Opinion
No. 6143-4-III.
June 21, 1984.
[1] Personal Restraint — Prejudice — Burden of Proof. A person seeking relief from personal restraint has the burden of demonstrating that the errors alleged resulted in actual prejudice.
[2] Criminal Law — Plea of Guilty — Knowledge of Rights — Determination. In determining whether a criminal defendant pleading guilty knowingly and intelligently waived his constitutional rights, an appellate court will examine his written statement on plea of guilty, the oral statements of the prosecutor and the trial judge, and the defendant's exercise of his rights in the proceedings prior to the entry of the plea.
[3] Criminal Law — Plea of Guilty — Factual Basis — Determination. The sufficiency of the factual basis to support a guilty plea is determined by examining the totality of the circumstances, including the prosecutor's statements regarding the offense, the conversation between the court and the defendant, and the facts as revealed to the court and the defendant during proceedings prior to entry of the plea.
Nature of Action: A prisoner sought relief from personal restraint based on the invalidity of two guilty pleas to crimes committed while he was in prison.
Court of Appeals: Holding that the prisoner had been adequately informed of his rights before entering the pleas and that there was a sufficient factual basis for the pleas, the court denies the petition.
John W. Wolfe, for petitioner.
Arthur R. Eggers, Prosecuting Attorney, and Carl L. Johnson, Deputy, for respondent.
Edward Robert Wade seeks relief from personal restraint imposed by Walla Walla County convictions of aiding and abetting second degree murder and taking a hostage.
Mr.
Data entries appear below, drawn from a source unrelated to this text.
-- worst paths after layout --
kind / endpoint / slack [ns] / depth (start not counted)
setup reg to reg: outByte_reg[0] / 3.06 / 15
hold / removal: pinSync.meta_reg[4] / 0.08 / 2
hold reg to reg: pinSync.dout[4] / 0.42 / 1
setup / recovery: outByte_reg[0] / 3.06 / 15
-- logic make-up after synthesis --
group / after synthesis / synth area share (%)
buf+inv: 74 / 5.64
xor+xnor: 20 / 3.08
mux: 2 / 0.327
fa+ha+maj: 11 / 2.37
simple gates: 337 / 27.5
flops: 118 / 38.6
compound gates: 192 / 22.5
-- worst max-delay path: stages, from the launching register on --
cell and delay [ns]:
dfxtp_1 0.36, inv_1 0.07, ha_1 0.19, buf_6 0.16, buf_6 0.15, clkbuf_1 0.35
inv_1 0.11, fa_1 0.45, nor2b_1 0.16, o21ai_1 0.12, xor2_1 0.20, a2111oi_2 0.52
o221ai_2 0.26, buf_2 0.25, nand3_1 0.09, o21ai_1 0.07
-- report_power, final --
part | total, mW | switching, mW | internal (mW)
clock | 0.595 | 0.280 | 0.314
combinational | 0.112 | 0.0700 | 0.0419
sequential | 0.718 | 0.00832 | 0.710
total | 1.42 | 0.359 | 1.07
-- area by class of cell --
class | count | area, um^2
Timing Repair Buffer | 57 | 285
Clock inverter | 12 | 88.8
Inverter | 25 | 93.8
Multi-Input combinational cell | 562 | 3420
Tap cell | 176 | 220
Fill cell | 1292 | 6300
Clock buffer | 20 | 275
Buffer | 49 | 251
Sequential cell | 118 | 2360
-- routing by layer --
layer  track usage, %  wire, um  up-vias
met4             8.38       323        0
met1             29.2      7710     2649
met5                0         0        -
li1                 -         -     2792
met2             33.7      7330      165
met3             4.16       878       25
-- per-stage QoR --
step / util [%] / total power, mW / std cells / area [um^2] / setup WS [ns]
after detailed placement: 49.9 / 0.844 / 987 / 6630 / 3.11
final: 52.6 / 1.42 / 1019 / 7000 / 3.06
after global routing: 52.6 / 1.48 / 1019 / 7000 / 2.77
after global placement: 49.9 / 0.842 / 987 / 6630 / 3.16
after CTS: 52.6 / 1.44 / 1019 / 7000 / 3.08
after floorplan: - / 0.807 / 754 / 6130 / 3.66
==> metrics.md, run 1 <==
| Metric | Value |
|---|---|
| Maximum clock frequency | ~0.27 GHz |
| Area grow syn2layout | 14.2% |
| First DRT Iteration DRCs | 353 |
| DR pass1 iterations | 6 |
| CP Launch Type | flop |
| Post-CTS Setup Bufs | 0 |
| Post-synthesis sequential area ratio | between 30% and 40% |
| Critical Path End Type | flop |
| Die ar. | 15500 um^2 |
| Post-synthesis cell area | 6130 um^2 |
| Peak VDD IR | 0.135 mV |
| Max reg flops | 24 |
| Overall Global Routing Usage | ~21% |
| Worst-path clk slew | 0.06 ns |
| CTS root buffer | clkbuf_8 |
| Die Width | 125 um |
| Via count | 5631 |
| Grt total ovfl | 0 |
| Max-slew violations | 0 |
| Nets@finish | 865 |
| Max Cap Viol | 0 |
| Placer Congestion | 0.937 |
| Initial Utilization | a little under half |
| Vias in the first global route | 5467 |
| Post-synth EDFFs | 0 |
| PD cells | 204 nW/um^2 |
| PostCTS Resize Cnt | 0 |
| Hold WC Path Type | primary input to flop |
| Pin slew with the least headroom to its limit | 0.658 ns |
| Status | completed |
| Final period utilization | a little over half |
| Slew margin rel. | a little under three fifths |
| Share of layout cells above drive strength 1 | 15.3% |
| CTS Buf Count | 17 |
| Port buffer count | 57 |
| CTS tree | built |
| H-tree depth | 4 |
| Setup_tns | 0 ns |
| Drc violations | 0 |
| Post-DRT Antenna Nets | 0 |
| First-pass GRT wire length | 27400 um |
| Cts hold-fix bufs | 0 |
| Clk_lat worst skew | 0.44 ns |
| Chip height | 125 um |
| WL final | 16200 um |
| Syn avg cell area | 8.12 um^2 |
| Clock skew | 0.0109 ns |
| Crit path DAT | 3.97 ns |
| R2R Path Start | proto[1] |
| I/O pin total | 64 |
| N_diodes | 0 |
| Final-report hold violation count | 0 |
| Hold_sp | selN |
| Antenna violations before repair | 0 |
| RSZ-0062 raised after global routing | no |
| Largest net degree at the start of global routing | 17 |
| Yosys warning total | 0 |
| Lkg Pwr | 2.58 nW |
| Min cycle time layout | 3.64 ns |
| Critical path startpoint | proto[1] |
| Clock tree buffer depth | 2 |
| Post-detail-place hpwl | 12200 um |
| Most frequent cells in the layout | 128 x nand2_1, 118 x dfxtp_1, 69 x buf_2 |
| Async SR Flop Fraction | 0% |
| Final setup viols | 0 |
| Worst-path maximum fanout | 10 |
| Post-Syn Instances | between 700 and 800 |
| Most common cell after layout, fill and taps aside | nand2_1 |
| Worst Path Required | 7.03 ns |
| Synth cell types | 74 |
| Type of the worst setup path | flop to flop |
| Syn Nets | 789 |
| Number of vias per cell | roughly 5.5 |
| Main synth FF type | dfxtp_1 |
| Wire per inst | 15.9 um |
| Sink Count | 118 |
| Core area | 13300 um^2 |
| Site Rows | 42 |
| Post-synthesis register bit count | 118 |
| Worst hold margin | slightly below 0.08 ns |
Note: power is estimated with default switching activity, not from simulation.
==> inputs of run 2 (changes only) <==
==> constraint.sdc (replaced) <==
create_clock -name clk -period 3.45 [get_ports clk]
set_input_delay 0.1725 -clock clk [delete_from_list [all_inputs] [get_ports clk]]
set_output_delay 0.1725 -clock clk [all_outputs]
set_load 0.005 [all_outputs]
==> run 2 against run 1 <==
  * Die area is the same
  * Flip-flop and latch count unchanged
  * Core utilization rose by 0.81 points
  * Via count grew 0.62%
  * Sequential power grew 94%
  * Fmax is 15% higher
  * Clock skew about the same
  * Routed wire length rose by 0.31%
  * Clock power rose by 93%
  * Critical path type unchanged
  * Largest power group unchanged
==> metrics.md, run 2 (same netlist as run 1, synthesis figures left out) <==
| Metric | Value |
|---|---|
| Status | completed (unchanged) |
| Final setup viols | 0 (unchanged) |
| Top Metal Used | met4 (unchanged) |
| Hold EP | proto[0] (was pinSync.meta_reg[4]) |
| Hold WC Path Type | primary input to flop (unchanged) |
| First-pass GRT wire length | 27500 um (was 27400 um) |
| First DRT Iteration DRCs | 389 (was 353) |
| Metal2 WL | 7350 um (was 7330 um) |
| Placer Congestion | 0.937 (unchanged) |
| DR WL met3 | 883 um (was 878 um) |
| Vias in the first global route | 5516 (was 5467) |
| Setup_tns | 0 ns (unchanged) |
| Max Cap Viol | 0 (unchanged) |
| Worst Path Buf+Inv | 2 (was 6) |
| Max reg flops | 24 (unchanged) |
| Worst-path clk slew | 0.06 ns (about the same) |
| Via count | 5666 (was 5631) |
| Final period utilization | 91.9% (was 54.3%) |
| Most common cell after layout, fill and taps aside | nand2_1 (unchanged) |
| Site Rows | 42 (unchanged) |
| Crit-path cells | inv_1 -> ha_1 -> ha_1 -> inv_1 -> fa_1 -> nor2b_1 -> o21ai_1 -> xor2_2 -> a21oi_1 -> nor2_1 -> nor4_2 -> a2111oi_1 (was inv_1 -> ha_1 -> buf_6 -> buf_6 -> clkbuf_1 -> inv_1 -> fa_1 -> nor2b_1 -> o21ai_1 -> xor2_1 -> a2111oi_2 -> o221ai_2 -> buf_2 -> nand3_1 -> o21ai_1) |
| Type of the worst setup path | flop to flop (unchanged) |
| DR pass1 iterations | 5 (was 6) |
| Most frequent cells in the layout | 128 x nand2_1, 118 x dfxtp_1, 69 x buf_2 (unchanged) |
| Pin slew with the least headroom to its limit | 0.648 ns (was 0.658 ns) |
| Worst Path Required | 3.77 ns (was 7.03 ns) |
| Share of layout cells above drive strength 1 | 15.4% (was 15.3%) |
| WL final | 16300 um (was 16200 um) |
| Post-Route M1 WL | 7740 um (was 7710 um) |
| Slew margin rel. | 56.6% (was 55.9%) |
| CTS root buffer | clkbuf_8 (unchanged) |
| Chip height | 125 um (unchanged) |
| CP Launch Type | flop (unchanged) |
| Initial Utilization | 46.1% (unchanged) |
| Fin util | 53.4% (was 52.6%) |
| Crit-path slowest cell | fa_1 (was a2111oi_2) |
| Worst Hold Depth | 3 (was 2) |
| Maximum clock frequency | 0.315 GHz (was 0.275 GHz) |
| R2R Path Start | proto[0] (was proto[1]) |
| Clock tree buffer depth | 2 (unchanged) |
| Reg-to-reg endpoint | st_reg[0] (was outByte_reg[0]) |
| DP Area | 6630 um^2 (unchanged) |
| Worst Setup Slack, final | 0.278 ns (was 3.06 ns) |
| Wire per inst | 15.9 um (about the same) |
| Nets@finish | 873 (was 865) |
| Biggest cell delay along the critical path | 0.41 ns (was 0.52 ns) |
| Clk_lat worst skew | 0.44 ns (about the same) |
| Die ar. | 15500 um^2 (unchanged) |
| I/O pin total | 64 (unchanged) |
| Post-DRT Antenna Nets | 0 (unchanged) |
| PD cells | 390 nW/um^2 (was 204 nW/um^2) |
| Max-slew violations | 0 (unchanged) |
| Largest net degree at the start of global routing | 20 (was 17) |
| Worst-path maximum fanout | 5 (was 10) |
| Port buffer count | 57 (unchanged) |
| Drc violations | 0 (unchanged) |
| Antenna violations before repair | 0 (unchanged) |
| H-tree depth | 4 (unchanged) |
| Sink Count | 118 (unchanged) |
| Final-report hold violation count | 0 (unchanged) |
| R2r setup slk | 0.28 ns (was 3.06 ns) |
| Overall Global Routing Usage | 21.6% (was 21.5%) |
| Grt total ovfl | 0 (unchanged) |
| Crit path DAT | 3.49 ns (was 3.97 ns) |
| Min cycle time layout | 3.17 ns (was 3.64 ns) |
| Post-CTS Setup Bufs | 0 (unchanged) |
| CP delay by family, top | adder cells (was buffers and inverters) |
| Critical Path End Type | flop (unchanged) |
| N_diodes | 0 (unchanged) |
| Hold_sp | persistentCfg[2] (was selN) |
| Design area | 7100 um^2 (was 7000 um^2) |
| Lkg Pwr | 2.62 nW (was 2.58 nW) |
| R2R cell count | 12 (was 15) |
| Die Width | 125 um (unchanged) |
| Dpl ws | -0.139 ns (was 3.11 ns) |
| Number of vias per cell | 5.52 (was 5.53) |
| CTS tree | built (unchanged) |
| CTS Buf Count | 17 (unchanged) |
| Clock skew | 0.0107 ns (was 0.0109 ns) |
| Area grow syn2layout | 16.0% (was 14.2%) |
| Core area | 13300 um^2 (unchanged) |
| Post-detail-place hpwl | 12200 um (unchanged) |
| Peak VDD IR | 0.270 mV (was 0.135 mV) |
Wade was sentenced to life imprisonment on January 9, 1974, upon pleading guilty to murder, and on December 1, 1975, he was sentenced to 10 years upon pleading guilty to holding a person hostage. Mr. Wade contends he was not adequately advised of his rights prior to the entry of the pleas and there was an insufficient factual basis to support them.
THE MURDER PLEA
Mr. Wade's first degree murder trial began on January 7, 1974, with the selection of a jury and testimony from a Walla Walla police detective who investigated the murder of an inmate at the penitentiary. He testified about the large number of stab wounds suffered by the victim, a fellow inmate at the Walla Walla Penitentiary, and about a search of Mr. Wade's cell and clothing. Bloodstained clothing was taken from Mr. Wade and Michael Ede, a homemade knife was found in a cell shared by them. Mr. Ede also was charged with the slaying.
On January 8, correctional officers testified about their investigations of the murder. Also testifying was an FBI lab specialist who had tested the various articles of clothing for blood. The detective, the correctional officers and the agent were all cross-examined that day.
On January 9, the third day of trial, Mr. Wade was identified by an eyewitness as the "anchorman" — the person who held the victim down — while Mr. Ede stabbed him to death. Following cross examination of this eyewitness, the court took its morning recess. At that time, in exchange for a reduction of the charge to aiding and abetting second degree murder, Mr. Wade pleaded guilty. He signed a statement of defendant on a plea of guilty, acknowledging he had read and understood it. Furthermore, the court specifically asked if he understood he was waiving his rights to remain silent, to a jury trial and "to be confronted by [his] accusers." The following colloquy occurred:
THE COURT: Mr. Wade, in this statement that was filled out, you said you wish to plead guilty to aiding and abetting murder in the second degree. At the time that you entered the room did you know that Mr. Parker was likely to be killed? Was that the purpose of going in there?
THE DEFENDANT: Yes, Sir.
In a letter attached to the supplemental response of the prosecutor to this petition, one of Mr. Wade's attorneys said Mr. Wade agreed to plead to a reduced charge because during the description of the murder and its very graphic and gory details, counsel observed Mr. Wade was turning to the jury and smiling. His lawyers believed it would have a detrimental effect on the jury and, counsel recalls, Mr. Wade believed they were correct and entered the plea.
We note at the outset with respect to both pheas, Mr. Wade's counsel failed to fully apprise this court of the circumstances surrounding the pleas. He did not mention the murder plea was taken after 3 days of trial, the admission of more than 30 exhibits and vigorous cross examination by Mr. Wade's trial counsel. With respect to the hostage plea, counsel only provided partial quotations from the record, out of the context in which they were made. Such a lack of candor is not appreciated.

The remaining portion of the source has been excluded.